Activity: Copy each line below that has "Word".
[Data for this task Boundary: Start]
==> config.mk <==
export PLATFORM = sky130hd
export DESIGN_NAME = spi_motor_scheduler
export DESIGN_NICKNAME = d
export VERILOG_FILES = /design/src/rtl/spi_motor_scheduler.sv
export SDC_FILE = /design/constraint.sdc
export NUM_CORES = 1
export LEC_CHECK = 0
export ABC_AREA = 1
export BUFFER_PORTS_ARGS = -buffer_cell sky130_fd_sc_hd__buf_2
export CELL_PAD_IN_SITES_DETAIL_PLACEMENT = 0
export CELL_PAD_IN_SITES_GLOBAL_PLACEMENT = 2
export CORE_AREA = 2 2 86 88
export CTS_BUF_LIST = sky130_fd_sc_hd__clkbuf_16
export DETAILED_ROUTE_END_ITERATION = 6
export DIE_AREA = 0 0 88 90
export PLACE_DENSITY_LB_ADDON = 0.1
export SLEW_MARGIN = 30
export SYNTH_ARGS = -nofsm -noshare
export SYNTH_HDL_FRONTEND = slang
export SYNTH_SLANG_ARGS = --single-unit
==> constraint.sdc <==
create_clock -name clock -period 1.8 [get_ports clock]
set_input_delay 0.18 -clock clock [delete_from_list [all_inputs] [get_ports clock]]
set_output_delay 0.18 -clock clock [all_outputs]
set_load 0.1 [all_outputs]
[Data for this task Boundary: End]
[Data for this task Boundary: Start]
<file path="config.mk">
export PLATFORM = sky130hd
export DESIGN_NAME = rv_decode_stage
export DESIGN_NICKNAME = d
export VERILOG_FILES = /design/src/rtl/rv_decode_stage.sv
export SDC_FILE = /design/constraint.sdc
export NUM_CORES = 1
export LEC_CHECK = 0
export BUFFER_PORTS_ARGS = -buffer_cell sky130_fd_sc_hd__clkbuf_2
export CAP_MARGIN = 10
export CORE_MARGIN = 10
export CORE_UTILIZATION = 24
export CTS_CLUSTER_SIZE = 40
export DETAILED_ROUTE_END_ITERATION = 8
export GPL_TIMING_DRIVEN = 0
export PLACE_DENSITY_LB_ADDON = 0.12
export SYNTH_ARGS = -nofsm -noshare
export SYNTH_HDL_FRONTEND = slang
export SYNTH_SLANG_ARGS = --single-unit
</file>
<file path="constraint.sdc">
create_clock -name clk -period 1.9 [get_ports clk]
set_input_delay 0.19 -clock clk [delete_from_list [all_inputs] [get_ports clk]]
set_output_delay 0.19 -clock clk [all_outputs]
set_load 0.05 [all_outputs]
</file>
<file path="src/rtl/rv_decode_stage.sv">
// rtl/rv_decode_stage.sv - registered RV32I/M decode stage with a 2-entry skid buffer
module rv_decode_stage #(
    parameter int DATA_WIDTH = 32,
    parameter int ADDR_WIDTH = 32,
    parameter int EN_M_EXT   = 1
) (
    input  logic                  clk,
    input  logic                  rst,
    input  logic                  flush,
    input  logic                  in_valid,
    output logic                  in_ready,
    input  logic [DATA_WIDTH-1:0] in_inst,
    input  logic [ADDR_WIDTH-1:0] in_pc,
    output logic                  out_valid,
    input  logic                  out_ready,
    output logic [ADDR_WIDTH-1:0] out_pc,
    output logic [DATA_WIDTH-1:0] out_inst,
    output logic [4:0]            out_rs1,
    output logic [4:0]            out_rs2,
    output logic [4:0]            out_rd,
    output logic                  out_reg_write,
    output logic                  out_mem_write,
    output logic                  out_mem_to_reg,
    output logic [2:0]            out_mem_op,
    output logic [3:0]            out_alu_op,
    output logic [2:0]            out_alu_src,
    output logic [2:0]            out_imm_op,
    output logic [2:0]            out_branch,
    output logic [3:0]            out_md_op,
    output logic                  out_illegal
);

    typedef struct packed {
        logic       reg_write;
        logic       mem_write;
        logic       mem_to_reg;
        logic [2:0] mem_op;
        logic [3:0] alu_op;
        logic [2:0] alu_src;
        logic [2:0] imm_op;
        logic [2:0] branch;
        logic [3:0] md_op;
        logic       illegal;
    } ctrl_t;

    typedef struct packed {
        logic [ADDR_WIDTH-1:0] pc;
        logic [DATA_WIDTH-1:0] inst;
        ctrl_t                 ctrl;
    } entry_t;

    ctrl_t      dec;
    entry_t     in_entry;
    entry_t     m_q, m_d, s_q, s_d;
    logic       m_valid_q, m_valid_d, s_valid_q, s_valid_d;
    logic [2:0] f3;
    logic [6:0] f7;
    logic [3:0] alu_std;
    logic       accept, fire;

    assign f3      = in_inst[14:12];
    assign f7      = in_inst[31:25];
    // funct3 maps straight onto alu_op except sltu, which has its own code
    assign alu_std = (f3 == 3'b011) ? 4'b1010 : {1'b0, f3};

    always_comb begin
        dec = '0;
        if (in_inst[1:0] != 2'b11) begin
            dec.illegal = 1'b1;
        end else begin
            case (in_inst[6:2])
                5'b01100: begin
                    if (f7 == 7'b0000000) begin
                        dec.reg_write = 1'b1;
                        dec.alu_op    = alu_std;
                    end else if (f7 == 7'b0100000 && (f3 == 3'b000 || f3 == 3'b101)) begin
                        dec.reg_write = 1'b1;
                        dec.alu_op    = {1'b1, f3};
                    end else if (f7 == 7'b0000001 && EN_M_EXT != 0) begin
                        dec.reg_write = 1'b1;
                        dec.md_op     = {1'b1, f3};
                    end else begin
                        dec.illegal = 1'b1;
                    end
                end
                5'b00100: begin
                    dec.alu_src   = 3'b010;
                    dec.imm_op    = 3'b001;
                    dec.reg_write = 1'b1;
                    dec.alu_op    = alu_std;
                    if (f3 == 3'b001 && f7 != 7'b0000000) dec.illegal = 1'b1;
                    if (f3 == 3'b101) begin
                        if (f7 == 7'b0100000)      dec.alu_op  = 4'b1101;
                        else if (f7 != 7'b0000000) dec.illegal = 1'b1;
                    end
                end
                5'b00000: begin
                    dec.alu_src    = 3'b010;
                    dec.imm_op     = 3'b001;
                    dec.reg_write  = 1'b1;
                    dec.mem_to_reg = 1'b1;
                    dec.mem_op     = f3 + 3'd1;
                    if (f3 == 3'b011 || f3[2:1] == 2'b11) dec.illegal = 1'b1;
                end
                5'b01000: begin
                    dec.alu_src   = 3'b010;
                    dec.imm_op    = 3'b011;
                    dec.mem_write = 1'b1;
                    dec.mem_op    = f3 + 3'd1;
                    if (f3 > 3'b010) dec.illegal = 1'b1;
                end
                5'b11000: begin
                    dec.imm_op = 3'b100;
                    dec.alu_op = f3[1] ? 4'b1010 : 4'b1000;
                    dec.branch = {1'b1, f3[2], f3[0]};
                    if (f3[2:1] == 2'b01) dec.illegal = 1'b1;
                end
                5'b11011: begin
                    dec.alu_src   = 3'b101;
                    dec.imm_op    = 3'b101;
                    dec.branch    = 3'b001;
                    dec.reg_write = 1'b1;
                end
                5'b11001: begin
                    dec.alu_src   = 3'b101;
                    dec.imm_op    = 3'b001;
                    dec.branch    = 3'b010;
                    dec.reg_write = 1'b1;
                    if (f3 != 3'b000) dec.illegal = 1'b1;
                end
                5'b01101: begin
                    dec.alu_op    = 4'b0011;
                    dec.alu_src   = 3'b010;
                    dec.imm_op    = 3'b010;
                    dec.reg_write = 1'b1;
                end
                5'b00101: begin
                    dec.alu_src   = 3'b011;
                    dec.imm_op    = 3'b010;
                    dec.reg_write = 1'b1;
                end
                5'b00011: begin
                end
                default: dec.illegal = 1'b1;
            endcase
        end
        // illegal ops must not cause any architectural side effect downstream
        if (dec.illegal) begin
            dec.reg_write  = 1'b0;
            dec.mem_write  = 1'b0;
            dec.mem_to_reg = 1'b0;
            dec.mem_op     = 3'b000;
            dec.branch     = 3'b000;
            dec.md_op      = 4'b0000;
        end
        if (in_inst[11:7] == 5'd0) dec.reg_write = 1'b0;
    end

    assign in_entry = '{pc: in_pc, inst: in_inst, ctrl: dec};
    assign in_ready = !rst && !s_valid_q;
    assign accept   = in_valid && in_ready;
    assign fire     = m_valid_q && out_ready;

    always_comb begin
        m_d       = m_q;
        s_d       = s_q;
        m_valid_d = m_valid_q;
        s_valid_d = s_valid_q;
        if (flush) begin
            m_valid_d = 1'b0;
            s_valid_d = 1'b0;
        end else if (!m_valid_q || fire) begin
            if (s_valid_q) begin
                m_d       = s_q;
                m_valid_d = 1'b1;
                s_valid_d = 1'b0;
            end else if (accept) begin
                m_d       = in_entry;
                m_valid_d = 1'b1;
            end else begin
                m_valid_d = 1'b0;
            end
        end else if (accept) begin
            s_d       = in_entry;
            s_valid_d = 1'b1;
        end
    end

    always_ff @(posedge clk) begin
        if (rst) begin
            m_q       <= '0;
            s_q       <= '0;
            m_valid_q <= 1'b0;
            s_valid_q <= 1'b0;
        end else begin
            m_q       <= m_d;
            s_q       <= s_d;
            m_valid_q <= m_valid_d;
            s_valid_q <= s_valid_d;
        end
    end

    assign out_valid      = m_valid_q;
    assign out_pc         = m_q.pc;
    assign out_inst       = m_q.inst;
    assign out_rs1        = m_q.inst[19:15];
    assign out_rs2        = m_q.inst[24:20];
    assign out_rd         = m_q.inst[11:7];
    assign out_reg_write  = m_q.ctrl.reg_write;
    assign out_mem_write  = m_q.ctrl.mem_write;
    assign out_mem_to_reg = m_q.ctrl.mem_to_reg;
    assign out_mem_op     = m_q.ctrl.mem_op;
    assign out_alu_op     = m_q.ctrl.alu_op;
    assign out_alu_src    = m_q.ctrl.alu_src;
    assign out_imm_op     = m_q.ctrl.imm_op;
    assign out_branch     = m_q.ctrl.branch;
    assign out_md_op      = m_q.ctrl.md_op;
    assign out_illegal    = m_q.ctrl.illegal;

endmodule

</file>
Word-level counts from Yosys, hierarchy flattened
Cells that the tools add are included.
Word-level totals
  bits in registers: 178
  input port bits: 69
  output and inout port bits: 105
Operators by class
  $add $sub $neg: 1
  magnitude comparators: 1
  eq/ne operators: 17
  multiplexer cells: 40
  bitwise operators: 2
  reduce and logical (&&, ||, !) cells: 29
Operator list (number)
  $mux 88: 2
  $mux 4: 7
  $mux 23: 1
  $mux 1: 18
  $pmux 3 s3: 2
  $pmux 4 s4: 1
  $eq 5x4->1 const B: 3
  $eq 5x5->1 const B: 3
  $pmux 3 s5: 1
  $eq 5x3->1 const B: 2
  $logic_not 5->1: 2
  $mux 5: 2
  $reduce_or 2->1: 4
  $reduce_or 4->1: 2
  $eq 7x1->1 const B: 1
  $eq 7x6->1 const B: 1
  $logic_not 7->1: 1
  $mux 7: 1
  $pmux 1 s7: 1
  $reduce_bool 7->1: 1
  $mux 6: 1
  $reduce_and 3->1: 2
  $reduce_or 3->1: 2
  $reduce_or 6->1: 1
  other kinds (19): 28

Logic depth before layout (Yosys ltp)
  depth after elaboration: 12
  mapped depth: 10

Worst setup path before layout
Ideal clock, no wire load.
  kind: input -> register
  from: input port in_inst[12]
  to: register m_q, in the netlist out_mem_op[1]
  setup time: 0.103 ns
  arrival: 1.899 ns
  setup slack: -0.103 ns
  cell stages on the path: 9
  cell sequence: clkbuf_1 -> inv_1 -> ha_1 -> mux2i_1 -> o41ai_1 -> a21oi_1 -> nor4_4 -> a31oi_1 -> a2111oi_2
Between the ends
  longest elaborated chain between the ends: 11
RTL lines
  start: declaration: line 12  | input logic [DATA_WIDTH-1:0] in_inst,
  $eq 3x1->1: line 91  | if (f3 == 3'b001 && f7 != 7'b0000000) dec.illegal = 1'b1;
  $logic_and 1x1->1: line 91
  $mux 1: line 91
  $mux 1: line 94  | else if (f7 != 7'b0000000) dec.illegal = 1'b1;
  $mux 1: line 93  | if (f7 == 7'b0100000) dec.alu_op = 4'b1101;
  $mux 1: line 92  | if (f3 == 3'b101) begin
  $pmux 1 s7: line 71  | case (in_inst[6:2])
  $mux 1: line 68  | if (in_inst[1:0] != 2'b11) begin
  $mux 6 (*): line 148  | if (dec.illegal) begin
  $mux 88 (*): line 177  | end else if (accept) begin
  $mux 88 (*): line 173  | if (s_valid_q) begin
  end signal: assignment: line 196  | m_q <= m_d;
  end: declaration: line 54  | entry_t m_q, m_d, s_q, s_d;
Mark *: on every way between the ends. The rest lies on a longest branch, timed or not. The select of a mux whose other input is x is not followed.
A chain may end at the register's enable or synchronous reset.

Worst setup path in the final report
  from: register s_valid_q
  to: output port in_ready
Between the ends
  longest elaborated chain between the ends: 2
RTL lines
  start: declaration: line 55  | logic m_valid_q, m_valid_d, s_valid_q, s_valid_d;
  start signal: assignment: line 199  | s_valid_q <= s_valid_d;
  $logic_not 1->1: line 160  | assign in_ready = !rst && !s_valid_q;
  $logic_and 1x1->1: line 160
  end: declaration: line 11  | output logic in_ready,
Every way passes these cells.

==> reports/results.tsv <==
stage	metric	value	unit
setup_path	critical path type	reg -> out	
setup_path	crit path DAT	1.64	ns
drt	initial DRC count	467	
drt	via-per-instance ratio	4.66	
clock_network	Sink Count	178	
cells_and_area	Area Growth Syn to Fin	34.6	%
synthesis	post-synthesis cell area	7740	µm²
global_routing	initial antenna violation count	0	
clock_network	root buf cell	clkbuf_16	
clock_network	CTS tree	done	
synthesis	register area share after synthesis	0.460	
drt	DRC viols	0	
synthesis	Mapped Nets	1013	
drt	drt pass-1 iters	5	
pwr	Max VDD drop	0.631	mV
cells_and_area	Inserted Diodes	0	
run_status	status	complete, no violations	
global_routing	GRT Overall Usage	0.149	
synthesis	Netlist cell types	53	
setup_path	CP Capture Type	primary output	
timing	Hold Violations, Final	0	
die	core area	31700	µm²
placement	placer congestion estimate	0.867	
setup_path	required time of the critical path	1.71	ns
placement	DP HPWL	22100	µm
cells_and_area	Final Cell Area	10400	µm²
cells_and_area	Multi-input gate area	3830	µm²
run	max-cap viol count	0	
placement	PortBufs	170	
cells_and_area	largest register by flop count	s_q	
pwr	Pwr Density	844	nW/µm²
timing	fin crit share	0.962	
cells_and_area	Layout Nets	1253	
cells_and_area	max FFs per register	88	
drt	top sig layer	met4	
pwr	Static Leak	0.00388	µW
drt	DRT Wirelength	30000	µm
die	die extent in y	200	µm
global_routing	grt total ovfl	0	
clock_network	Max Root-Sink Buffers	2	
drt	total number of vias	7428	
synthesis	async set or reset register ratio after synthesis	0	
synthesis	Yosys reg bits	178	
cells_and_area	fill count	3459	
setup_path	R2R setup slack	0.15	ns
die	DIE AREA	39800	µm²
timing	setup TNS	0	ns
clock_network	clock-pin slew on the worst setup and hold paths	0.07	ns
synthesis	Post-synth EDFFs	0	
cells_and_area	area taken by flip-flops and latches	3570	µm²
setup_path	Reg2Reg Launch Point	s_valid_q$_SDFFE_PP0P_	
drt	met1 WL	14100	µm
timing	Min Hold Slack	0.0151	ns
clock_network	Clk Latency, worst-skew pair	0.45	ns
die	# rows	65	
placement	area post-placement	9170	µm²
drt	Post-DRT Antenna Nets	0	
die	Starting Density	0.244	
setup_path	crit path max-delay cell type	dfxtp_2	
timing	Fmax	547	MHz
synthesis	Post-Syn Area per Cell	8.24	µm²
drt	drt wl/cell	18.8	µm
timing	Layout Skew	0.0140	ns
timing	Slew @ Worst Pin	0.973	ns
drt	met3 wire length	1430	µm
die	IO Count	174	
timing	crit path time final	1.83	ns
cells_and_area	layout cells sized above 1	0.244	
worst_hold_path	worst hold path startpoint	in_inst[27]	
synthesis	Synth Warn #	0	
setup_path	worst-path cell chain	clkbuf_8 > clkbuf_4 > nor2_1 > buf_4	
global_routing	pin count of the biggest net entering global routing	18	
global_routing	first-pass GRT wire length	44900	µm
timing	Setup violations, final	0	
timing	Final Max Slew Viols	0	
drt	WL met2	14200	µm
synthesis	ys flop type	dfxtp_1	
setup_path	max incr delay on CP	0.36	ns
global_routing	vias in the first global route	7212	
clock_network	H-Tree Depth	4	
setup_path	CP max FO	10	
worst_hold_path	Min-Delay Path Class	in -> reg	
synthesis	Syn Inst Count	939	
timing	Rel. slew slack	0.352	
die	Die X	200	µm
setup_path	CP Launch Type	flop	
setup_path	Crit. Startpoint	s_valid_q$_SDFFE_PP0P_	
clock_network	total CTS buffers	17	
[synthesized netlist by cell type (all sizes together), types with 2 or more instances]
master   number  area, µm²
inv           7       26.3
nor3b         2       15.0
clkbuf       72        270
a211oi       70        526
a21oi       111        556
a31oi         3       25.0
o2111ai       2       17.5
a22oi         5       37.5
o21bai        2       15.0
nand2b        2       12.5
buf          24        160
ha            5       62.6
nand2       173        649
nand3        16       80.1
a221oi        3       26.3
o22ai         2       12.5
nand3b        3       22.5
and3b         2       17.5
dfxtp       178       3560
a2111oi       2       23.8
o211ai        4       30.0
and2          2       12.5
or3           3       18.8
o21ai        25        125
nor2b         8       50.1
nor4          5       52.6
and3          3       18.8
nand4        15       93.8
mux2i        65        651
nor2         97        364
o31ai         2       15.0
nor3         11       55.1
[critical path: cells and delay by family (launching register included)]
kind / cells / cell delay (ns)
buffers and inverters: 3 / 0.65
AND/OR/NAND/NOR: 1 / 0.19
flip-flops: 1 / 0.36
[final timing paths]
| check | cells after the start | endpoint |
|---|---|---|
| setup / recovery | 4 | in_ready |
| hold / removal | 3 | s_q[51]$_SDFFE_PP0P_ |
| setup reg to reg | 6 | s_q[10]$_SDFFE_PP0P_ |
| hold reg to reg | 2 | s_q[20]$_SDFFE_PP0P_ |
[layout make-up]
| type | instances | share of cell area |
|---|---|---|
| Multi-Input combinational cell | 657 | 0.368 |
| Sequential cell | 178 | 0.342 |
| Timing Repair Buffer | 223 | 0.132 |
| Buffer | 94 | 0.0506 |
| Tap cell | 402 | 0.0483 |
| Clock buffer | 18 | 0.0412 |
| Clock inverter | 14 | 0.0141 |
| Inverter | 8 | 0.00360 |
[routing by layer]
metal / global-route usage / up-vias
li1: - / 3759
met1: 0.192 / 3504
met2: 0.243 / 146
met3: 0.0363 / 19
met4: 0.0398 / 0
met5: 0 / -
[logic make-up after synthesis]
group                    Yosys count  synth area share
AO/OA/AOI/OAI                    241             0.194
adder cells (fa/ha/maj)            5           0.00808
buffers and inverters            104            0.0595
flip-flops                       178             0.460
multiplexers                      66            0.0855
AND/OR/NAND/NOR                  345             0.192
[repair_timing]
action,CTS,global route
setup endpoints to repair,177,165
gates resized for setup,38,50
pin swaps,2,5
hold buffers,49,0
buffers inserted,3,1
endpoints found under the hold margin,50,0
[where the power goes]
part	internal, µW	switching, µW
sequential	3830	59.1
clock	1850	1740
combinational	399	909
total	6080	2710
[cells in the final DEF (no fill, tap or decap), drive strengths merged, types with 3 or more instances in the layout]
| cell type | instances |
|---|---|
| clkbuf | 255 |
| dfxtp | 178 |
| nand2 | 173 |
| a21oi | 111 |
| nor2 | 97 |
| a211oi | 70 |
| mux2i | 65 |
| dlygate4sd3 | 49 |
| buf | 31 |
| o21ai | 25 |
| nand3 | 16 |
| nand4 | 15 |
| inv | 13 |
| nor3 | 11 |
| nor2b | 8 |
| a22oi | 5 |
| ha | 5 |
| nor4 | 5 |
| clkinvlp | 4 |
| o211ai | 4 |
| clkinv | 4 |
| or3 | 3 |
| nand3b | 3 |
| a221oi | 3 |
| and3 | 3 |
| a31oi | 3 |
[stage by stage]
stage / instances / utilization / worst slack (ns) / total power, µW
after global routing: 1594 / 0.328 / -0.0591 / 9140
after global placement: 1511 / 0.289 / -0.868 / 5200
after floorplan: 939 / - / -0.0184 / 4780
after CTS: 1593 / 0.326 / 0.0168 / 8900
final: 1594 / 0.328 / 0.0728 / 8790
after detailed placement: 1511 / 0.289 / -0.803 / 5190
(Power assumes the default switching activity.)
[Data for this task Boundary: End]
Task result:
Word-level counts from Yosys, hierarchy flattened
Word-level totals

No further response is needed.